▸ Aim of the exercise
Copy the lines below verbatim. Begin with the first and end with the line containing "export ABC_AREA = 1".

[Records excerpted from a collection]
$ cat config.mk
export PLATFORM = sky130hd
export DESIGN_NAME = rand_dispatch
export DESIGN_NICKNAME = d
export VERILOG_FILES = /design/src/rtl/rand_dispatch.sv
export SDC_FILE = /design/constraint.sdc
export NUM_CORES = 1
export LEC_CHECK = 0
export ABC_AREA = 1
export BUFFER_PORTS_ARGS = -buffer_cell sky130_fd_sc_hd__buf_2
export CORE_ASPECT_RATIO = 1.5
export CORE_MARGIN = 2
export CORE_UTILIZATION = 45
export DETAILED_ROUTE_END_ITERATION = 16
export PLACE_DENSITY = 0.78
export RECOVER_POWER = 100
export SLEW_MARGIN = 20
export SYNTH_ARGS = -nofsm -noshare
export SYNTH_HDL_FRONTEND = slang
export SYNTH_SLANG_ARGS = --single-unit
$ cat constraint.sdc
create_clock -name clk -period 2.4 [get_ports clk]
set_clock_uncertainty 0.2 [all_clocks]
set_input_delay 0.12 -clock clk [delete_from_list [all_inputs] [get_ports clk]]
set_output_delay 0.12 -clock clk [all_outputs]
set_load 0.005 [all_outputs]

▸ Exercise response
$ cat config.mk
export PLATFORM = sky130hd
export DESIGN_NAME = rand_dispatch
export DESIGN_NICKNAME = d
export VERILOG_FILES = /design/src/rtl/rand_dispatch.sv
export SDC_FILE = /design/constraint.sdc
export NUM_CORES = 1
export LEC_CHECK = 0
export ABC_AREA = 1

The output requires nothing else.